Probability with balls and a box - complementary event of "exactly"

Question

There are $12$ balls in a box: $b$ blue, $y$ yellow and $3$ red balls. Three balls are randomly chosen. If the probability of choosing one blue, one yellow and one red is $3/11$, find the number of yellow balls in a box.

Attempt:

If $t$ is the total number of balls in a box, then: $t=3+b+y$

$A$: "We choose exactly one blue, yellow and red ball."

$$P(A)=\frac{b}{t}\cdot\frac{y}{t-1}\cdot\frac{3}{t-2}=\frac{3}{11}$$

Substituting $t$ gives

$$P(A)=\frac{b}{3+b+y}\cdot\frac{y}{2+b+y}\cdot\frac{3}{1+b+y}=\frac{3}{11}$$

Now we have one equation with two unknowns, so we need to define another event.

Because we already know $P(A)$, that new event should be the complementary event of $P(A)$.

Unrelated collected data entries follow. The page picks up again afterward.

**src/rtl/bg_config_ctrl.sv**
```systemverilog
// Background configuration controller: applies fill/edge-marker updates from two
// requesters at frame boundaries, one per frame, with round-robin arbitration.
module bg_config_ctrl #(
    parameter int          STARTUP_FRAMES = 2,
    parameter logic [11:0] DEFAULT_FILL   = 12'h888
) (
    input  logic        pclk,
    input  logic        rst_n,
    input  logic        vblnk_in,
    input  logic        req0,
    input  logic        req1,
    input  logic [11:0] fill0,
    input  logic [11:0] fill1,
    input  logic        bord0,
    input  logic        bord1,
    output logic        ack0,
    output logic        ack1,
    output logic [11:0] fill_rgb_out,
    output logic        border_en_out,
    output logic        blank_out,
    output logic [15:0] frame_cnt,
    output logic        pending
);

    localparam int SW = (STARTUP_FRAMES > 1) ? $clog2(STARTUP_FRAMES) : 1;

    typedef enum logic [1:0] {
        IDLE     = 2'd0,
        WAIT_VBL = 2'd1,
        COOLDOWN = 2'd2
    } state_t;

    state_t          state_reg;
    logic            vblnk_reg;
    logic            vbl_rise;
    logic            ptr_reg;
    logic            last_grant_reg;
    logic [1:0]      ack_reg;
    logic            pending_reg;
    logic [11:0]     fill_reg;
    logic            bord_reg;
    logic            blank_reg;
    logic [SW-1:0]   startup_cnt_reg;
    logic [15:0]     frame_cnt_reg;

    logic [1:0]      req_vec;
    logic [1:0]      grant_next;
    logic [1:0]      pend_next;

    assign req_vec  = {req1, req0};
    assign vbl_rise = vblnk_in & ~vblnk_reg;

    // One-hot grant issued on the clock edge that ends the vbl_rise cycle.
    always_comb begin
        grant_next = 2'b00;
        if (state_reg == WAIT_VBL && vbl_rise) begin
            case (req_vec)
                2'b01:   grant_next = 2'b01;
                2'b10:   grant_next = 2'b10;
                2'b11:   grant_next = ptr_reg ? 2'b10 : 2'b01;
                default: grant_next = 2'b00;
            endcase
        end
    end

    // A request stops counting as pending once it is granted and while its ack is out.
    generate
        for (genvar gi = 0; gi < 2; gi++) begin : g_pend
            assign pend_next[gi] = req_vec[gi] & ~grant_next[gi] &
                                   ~(state_reg == COOLDOWN && last_grant_reg == 1'(gi));
        end
    endgenerate

    always_ff @(posedge pclk or negedge rst_n) begin
        if (!rst_n) begin
            state_reg       <= IDLE;
            vblnk_reg       <= 1'b0;
            ptr_reg         <= 1'b0;
            last_grant_reg  <= 1'b0;
            ack_reg         <= 2'b00;
            pending_reg     <= 1'b0;
            fill_reg        <= DEFAULT_FILL;
            bord_reg        <= 1'b1;
            blank_reg       <= (STARTUP_FRAMES != 0);
            startup_cnt_reg <= '0;
            frame_cnt_reg   <= 16'd0;
        end else begin
            vblnk_reg   <= vblnk_in;
            ack_reg     <= grant_next;
            pending_reg <= |pend_next;

            if (vbl_rise) begin
                frame_cnt_reg <= frame_cnt_reg + 16'd1;
            end

            if (vbl_rise && blank_reg) begin
                if (startup_cnt_reg == SW'(STARTUP_FRAMES - 1)) begin
                    blank_reg <= 1'b0;
                end else begin
                    startup_cnt_reg <= startup_cnt_reg + SW'(1);
                end
            end

            case (state_reg)
                IDLE: begin
                    if (|req_vec) begin
                        state_reg <= WAIT_VBL;
                    end
                end
                WAIT_VBL: begin
                    if (!(|req_vec)) begin
                        state_reg <= IDLE;
                    end else if (vbl_rise) begin
                        state_reg      <= COOLDOWN;
                        ptr_reg        <= grant_next[0];
                        last_grant_reg <= grant_next[1];
                        if (grant_next[1]) begin
                            fill_reg <= fill1;
                            bord_reg <= bord1;
                        end else begin
                            fill_reg <= fill0;
                            bord_reg <= bord0;
                        end
                    end
                end
                COOLDOWN: begin
                    // The requester just acked is ignored here; only the other one can re-arm.
                    if (last_grant_reg ? req0 : req1) begin
                        state_reg <= WAIT_VBL;
                    end else begin
                        state_reg <= IDLE;
                    end
                end
                default: state_reg <= IDLE;
            endcase
        end
    end

    assign ack0          = ack_reg[0];
    assign ack1          = ack_reg[1];
    assign fill_rgb_out  = fill_reg;
    assign border_en_out = bord_reg;
    assign blank_out     = blank_reg;
    assign frame_cnt     = frame_cnt_reg;
    assign pending       = pending_reg;

endmodule
```
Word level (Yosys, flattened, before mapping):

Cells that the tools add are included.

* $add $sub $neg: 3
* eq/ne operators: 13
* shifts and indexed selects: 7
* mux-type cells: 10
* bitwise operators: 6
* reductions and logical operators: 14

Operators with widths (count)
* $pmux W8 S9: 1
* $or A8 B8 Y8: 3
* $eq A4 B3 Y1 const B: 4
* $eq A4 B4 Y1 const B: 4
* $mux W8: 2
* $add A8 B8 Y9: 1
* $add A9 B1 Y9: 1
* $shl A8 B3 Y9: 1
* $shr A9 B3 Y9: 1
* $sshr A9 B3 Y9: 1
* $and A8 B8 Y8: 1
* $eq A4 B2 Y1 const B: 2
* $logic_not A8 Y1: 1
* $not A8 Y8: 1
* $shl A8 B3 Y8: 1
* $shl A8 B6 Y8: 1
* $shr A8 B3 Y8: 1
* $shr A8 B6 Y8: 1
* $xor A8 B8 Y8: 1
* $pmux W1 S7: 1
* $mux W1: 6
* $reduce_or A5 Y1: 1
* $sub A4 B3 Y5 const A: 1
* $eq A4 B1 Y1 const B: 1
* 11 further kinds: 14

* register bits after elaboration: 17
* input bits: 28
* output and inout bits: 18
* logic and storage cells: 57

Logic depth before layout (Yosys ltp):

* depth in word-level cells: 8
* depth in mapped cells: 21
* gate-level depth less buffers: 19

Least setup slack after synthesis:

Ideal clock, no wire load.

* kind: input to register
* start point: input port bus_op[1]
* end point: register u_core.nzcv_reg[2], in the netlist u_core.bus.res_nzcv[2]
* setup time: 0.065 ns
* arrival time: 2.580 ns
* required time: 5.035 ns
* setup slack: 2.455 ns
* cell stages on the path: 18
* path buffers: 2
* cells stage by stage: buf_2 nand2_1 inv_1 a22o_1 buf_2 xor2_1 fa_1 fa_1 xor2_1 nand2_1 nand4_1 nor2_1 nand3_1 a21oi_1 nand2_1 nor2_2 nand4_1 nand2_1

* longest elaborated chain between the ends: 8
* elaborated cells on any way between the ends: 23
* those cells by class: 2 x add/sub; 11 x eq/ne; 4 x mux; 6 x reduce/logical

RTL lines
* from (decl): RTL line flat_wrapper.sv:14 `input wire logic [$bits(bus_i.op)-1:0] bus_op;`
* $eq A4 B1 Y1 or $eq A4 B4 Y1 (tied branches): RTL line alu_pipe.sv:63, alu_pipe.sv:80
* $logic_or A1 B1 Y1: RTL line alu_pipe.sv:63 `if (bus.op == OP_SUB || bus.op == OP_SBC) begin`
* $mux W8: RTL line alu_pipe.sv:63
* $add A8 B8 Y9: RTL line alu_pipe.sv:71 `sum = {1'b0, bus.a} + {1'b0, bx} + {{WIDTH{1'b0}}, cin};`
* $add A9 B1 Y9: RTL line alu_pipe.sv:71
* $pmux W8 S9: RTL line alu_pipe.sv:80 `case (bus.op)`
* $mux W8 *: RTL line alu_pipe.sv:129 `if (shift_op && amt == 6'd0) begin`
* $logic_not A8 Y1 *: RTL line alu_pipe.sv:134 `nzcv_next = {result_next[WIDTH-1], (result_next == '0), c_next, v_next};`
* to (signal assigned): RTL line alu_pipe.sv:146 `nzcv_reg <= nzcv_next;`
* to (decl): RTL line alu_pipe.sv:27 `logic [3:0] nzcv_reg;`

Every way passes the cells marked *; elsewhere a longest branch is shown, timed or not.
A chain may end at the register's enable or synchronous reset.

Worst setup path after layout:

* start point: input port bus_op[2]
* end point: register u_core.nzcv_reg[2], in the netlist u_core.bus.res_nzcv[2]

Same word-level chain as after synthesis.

How to define that event and how to evaluate it?

Answer 1

We have,

b + y + 3 = 12

b + y = 9

b = 9 - y

Probability = $\frac{\binom{9 - y}1 \times \binom{y}1 \times \binom{3}1}{\binom{12}3}$

$\frac 3{11} = \frac{\frac{(9 - y)!}{(8 - y)!.1!} \times \frac{(y)!}{(y - 1)!.1!} \times \frac{3!}{2!.1!}}{\frac{12!}{3!.9!}}$

$\frac 3{11} = \frac{\frac{(9 - y)(8 - y)!}{(8 - y)!} \times \frac{(y)(y - 1)!}{(y - 1)!} \times 3}{2.11.10}$

$\frac 3{11} = \frac{(9 - y) \times (y) \times 3}{2.11.10}$

$20 = (9 - y)(y)$

$ y^2 - 9y + 20 = 0$

On solving yellow y = 4 or y = 5.

Then blue b = 5 or b = 4.

Answer 2

Remember that you are given $t=12$.

Also,

$$\frac{b}{12}*\frac{y}{11}*\frac{3}{10}=\frac{3}{11}$$ is not correct, as the order in which you draw the balls doesn't matter. There are 6 total ways to draw three distinctly colored balls, so your equation should be:

$$6*\frac{b}{12}*\frac{y}{11}*\frac{3}{10}=\frac{3}{11}$$ This leads to: $$by=20$$

Now, since we also know that $b+y=9$, we can conclude there are either 4 or 5 yellow balls.

Answer 3

Forget all of that. You don't need to write $t$ in terms of $b$ and $y$, notice that you can always write $P(A)$ as \begin{align*} P(A) = 3! \cdot \frac{b}{12} \cdot \frac{y}{11} \cdot \frac{3}{10} = \frac{3}{11} \end{align*} (since the order in which you select the balls matters, and there are 3! ways to pick 1 of each color). Simplifying, we now have \begin{align*} by = 20 \end{align*} So you just need to find two integers $b$ and $y$ such that their product is equal to 20 and their sum is equal to 9. Thus the way the question is phrased, $y$ could be either 5 or 4.